Somente para maiores de trinta anos
Porque
senão, os demais leitores, me chamarão de louco ou que escrevi o artigo numa
mesa do Bar do Toco. Os fatos que vou relatar fizeram parte dos nossos
cotidianos nos anos oitenta e noventa. Era simplesmente o nosso dia a dia, mas
os mais jovens nem imaginam pelo que passamos na época de inflação no país.
Quarto
dia útil de todo mês, tínhamos uma viagem marcada para Campinas, numa visita
necessária ao Carrefour para a compra doméstica mensal. Tínhamos um vale da
Unicamp que seria descontado no próximo pagamento e adquiríamos tudo o que
iriamos consumir no período. Não dava para ser em outro dia, pois os preços
poderiam subir.
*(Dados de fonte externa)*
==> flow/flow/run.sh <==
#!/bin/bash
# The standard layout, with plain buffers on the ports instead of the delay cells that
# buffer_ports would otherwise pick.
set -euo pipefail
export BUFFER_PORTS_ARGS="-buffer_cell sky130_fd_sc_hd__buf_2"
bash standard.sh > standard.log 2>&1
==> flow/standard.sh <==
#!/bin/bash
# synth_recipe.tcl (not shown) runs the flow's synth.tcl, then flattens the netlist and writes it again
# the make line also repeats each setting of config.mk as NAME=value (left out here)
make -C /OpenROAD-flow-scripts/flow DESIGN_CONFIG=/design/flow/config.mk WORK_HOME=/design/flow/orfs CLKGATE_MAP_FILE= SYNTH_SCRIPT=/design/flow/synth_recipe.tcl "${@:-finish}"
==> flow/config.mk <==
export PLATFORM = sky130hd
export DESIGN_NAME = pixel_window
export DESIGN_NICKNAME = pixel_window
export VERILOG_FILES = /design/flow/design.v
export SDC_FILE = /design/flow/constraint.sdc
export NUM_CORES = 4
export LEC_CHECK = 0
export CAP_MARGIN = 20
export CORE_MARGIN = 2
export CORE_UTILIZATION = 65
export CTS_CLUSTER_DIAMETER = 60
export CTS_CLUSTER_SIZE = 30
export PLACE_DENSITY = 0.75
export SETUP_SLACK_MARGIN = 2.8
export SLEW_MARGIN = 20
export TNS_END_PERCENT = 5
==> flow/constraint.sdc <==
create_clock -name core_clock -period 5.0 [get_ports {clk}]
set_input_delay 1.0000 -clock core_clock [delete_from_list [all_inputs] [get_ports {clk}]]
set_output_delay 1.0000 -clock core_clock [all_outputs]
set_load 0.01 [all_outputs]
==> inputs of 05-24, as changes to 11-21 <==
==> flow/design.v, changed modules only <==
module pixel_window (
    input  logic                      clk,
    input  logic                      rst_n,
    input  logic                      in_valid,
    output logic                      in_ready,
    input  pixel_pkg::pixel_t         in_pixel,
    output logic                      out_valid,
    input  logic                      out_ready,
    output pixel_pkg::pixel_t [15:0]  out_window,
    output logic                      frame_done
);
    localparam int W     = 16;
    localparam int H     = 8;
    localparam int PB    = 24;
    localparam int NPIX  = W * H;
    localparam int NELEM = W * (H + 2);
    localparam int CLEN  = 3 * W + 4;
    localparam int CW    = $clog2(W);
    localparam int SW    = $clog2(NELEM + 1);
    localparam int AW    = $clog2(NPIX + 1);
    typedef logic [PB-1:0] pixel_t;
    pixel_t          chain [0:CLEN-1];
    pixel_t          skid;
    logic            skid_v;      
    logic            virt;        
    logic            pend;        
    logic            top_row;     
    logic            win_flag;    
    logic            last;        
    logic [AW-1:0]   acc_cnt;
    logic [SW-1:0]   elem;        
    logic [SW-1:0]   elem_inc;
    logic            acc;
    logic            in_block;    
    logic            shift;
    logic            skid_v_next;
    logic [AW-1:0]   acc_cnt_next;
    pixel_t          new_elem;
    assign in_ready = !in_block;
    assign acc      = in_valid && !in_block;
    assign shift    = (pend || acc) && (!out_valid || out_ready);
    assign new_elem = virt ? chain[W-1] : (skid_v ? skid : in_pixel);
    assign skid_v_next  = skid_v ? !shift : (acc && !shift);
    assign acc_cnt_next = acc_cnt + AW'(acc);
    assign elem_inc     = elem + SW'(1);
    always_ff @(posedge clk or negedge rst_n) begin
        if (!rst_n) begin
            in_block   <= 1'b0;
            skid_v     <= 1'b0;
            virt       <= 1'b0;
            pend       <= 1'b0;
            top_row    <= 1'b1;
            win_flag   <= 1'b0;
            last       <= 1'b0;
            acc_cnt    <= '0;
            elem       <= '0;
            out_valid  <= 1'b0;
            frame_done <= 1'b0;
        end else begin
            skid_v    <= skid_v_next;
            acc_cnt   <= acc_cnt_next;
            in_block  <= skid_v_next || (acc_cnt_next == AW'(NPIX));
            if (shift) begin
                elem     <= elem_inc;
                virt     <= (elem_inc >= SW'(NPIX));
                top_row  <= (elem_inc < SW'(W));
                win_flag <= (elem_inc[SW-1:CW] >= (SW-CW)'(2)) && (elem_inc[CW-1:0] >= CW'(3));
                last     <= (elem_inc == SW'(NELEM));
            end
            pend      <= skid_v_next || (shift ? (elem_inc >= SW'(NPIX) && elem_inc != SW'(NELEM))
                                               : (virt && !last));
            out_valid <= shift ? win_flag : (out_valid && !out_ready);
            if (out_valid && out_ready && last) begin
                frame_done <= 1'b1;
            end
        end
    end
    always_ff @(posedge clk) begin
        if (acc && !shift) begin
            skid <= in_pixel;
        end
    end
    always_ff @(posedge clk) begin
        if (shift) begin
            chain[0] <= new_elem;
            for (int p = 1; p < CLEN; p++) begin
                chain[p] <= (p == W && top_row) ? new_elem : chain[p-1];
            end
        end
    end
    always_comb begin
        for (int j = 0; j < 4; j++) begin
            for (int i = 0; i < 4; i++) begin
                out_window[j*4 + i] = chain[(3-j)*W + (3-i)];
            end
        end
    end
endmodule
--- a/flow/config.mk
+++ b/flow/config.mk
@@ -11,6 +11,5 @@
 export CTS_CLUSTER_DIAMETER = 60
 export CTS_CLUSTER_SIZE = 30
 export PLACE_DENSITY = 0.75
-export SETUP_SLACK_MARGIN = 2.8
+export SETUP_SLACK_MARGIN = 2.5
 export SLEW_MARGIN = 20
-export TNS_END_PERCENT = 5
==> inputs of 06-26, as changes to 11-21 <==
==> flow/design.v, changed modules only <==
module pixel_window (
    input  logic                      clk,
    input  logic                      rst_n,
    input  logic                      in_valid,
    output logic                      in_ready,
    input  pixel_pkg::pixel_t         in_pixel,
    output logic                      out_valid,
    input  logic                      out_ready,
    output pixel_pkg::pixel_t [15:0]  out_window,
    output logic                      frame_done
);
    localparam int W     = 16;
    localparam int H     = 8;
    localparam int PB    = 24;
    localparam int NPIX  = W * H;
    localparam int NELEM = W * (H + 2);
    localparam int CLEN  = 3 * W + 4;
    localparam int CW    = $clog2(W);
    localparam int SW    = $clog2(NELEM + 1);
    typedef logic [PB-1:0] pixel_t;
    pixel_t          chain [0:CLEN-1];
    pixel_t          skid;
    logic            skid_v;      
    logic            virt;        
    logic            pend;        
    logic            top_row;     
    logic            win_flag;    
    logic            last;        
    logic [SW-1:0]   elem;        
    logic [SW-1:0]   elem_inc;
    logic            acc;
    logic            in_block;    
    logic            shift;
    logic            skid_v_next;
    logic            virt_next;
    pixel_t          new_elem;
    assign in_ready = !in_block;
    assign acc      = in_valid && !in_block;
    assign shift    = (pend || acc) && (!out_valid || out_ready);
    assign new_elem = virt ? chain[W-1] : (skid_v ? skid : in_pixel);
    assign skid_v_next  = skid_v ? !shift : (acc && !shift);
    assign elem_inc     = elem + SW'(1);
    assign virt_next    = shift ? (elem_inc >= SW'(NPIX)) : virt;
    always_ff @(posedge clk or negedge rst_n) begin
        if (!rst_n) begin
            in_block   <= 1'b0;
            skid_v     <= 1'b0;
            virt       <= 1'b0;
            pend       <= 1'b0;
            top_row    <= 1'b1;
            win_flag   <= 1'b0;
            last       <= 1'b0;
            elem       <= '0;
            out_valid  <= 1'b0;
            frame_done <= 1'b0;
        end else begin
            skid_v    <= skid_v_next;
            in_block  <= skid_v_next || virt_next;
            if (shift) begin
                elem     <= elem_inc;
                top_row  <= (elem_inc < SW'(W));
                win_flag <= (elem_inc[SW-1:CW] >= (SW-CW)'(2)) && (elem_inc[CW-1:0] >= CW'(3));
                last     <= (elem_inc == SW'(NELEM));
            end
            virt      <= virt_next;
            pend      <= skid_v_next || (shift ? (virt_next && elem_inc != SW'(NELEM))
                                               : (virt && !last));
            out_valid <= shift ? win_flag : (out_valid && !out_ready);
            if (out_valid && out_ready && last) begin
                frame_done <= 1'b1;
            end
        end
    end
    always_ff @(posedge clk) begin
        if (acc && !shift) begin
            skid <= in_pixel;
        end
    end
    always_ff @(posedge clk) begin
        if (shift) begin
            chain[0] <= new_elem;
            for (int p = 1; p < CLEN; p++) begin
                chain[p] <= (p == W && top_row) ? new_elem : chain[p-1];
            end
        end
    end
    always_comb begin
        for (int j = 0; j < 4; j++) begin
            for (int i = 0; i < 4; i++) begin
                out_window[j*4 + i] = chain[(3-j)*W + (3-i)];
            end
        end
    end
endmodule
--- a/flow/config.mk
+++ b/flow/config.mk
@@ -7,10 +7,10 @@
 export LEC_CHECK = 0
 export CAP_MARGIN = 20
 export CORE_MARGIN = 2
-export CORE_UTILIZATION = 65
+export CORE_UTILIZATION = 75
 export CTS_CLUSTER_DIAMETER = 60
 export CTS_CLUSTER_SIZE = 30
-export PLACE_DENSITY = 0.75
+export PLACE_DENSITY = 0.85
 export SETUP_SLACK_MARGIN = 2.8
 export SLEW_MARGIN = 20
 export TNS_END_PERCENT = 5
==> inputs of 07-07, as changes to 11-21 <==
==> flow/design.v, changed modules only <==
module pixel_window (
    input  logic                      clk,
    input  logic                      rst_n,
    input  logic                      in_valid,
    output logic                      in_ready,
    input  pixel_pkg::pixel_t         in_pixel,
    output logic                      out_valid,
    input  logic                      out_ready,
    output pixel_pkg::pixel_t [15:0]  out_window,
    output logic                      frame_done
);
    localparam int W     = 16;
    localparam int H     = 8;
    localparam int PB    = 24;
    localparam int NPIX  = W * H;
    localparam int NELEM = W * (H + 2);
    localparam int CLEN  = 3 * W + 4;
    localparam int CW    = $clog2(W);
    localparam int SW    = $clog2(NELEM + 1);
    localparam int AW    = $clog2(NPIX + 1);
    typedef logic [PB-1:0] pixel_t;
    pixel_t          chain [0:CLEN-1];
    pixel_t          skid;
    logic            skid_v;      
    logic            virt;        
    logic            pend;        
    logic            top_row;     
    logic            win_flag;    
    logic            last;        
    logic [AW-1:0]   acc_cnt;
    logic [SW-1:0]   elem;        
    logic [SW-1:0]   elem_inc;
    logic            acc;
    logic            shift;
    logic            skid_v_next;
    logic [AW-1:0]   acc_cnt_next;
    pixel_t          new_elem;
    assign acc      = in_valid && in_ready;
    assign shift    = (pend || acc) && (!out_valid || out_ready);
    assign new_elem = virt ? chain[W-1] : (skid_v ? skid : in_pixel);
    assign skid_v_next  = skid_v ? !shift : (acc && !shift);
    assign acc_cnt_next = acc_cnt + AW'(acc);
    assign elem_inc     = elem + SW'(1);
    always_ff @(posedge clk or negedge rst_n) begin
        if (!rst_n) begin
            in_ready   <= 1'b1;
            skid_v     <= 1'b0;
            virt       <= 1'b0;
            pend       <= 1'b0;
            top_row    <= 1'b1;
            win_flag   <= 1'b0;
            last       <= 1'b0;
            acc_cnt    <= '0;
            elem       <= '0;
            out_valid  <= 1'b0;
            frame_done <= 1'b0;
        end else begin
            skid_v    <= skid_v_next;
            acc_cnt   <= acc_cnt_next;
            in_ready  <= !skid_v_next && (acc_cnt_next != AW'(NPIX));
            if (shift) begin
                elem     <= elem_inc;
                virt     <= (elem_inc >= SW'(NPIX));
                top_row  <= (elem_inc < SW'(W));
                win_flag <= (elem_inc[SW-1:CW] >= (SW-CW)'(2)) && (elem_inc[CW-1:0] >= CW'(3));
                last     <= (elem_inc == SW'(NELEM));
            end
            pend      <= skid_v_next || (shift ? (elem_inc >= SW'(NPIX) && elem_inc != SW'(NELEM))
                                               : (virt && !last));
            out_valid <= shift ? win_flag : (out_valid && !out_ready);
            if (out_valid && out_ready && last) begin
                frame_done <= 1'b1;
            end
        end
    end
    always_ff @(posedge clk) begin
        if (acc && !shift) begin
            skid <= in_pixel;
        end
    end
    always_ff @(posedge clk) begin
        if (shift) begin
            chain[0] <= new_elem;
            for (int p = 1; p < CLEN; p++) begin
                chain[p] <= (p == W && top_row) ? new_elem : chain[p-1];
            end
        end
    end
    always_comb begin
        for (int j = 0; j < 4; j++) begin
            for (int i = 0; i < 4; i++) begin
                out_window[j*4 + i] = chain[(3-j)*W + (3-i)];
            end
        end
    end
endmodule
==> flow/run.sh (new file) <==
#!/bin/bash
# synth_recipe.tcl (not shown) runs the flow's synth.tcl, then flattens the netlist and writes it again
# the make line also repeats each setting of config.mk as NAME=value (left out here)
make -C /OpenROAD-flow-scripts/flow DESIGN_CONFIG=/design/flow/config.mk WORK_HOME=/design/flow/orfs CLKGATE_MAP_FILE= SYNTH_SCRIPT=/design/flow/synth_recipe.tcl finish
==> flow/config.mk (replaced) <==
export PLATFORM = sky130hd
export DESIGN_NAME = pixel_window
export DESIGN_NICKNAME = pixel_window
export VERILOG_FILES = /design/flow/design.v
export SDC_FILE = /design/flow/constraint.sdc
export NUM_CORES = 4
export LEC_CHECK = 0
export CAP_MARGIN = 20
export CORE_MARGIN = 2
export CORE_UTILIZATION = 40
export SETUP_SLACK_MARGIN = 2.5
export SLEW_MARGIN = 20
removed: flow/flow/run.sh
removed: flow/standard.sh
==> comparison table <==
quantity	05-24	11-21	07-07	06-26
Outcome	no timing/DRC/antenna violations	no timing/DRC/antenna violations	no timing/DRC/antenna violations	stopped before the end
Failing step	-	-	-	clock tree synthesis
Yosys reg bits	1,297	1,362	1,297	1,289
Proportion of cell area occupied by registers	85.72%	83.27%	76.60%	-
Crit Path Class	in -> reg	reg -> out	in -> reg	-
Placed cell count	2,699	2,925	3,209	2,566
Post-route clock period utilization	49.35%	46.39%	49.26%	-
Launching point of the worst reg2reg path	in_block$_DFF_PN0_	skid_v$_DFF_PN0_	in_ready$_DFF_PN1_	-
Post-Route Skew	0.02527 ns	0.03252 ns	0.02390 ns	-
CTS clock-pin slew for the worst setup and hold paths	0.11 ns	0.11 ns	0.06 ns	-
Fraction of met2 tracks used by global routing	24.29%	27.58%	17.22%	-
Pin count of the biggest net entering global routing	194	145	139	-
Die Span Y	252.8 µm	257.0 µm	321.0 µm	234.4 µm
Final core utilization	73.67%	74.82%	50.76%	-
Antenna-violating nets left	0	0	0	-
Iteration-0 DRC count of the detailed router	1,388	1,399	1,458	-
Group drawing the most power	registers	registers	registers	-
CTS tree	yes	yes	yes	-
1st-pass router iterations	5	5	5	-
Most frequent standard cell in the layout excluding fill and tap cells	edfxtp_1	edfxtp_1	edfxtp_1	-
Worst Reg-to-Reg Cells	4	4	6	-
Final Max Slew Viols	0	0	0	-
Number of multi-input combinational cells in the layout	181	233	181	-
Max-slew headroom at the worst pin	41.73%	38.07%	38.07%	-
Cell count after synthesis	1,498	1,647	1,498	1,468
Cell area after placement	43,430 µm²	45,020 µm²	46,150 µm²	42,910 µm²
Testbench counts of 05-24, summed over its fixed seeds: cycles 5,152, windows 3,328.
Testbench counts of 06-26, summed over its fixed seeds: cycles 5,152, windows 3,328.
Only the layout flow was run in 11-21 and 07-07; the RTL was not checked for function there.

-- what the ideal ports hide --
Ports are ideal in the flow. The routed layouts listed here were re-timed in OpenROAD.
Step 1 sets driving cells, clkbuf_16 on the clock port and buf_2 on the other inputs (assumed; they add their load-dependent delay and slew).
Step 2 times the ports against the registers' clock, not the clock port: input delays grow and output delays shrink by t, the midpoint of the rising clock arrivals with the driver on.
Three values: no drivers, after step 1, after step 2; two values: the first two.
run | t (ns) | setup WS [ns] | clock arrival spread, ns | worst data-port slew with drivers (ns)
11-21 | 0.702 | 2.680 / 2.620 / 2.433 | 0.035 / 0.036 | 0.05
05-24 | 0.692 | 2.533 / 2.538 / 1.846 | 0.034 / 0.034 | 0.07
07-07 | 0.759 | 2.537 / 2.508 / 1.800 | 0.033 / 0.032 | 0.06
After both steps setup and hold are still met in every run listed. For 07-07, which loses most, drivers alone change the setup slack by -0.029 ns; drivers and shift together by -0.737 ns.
This design comes from an exercise in tuning for small area, a short achievable clock period and few clock cycles per item on the open sky130 flow, not from production work.
At most, simulation tests tie the RTL to the original design; equivalence was not proved.
Function not checked in runs 1 and 2: the RTL went through the layout flow alone.
Power figures rest on the tool's default switching activity, not on a simulated workload.

[flow/design.v]
package mer_pkg;
endpackage
module mer_add #(parameter int N = 32, parameter int L = (N > 32) ? 6 : (N > 16) ? 5 : (N > 8) ? 4 : 3)
(
    input  logic [N-1:0] a,
    input  logic [N-1:0] b,
    input  logic         cin,
    output logic [N-1:0] s
);
    logic [N-1:0] p, g0;
    logic [N-1:0] G [0:L];
    logic [N-1:0] P [0:L];
    assign p  = a ^ b;
    assign g0 = (a & b) | {{(N-1){1'b0}}, p[0] & cin};
    assign G[0] = g0;
    assign P[0] = p;
    for (genvar l = 0; l < L; l++) begin : lvl
        for (genvar i = 0; i < N; i++) begin : bt
            if (((i >> l) & 1) == 1) begin : comb
                localparam int J = ((i >> l) << l) - 1;
                assign G[l+1][i] = G[l][i] | (P[l][i] & G[l][J]);
                assign P[l+1][i] = P[l][i] & P[l][J];
            end else begin : pass
                assign G[l+1][i] = G[l][i];
                assign P[l+1][i] = P[l][i];
            end
        end
    end
    assign s = p ^ {G[L][N-2:0], cin};
endmodule
module mer_add3 #(parameter int N = 32)
(
    input  logic [N-1:0] a,
    input  logic [N-1:0] b,
    input  logic [N-1:0] c,
    input  logic         cin,
    output logic [N-1:0] s
);
    logic [N-1:0] x, y;
    assign x = a ^ b ^ c;
    assign y = (a & b) | (a & c) | (b & c);
    mer_add #(N) u_add (.a(x), .b({y[N-2:0], cin}), .cin(1'b0), .s(s));
endmodule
Não sabíamos os preços das coisas, pois o valor das mesmas variava
no mesmo dia. Para adquirirmos uma caixa de fósforos não tínhamos ideia de
quanto teríamos que desembolsar.
Era
uma batalha diária para tentar preservar o valor do nosso salário. Em 1993 a
inflação anual atingiu 2.477 % por exemplo. Conforme afirmou o ex-ministro
Maílson da Nóbrega na revista Veja desta semana: “se com 100 reais o consumidor
podia comprar 8 quilos de filé, mas trinta dias depois dava para comprar apenas
1 quilo de carne”.
Na
época havia uma aplicação conhecida como “Overnight”, onde você todo dia tinha
que ir ao banco para aplicar o seu saldo por uma noite, era preciso resgatar e
aplicar novamente. Qualquer dinheirinho que sobrasse trocávamos por dólar, todo
mundo comprava e quando era uma reserva para um negócio futuro, qualquer micro
empresário tinha uma gaveta particular no cofre do banco para guarda-los.
Na
loja da minha esposa, por conta de um Natal “mais gordo” em vendas e sabendo
que as compras de roupa de inverno necessitariam de um montante maior de
capital daqui a alguns meses, ela investiu essa sobra num veículo para venda
posterior. Era uma loucura e os menores de trinta anos nem imaginam como foi
sobreviver nesta época e o pior é que foi o período de maior concentração de
renda da história, pois os “ricos” tinham como proteger o seu dinheiro e os de
baixa renda tinham que fazer muitas artimanhas, verdadeiras acrobacias.
Tudo
isto acontecia porque os governos gastavam mais do que deviam, emitiam dinheiro
sem lastro e cometiam erros terríveis como os planos: Cruzado e Collor,
congelamento de preços e salários, resgate da poupança e etc. O plano Real, que
comemora 20 anos, trouxe o controle sobre a inflação, recuperação do poder
aquisitivo da população e colocou o país nos trilhos do desenvolvimento. É
preciso administrá-lo com seriedade, com a inflação dentro da meta e sem
truques nas finanças públicas.
Hoje
quando vou à Campinas com a família, é para programas muito mais interessantes
do que fazer compras para proteger o meu parco capital.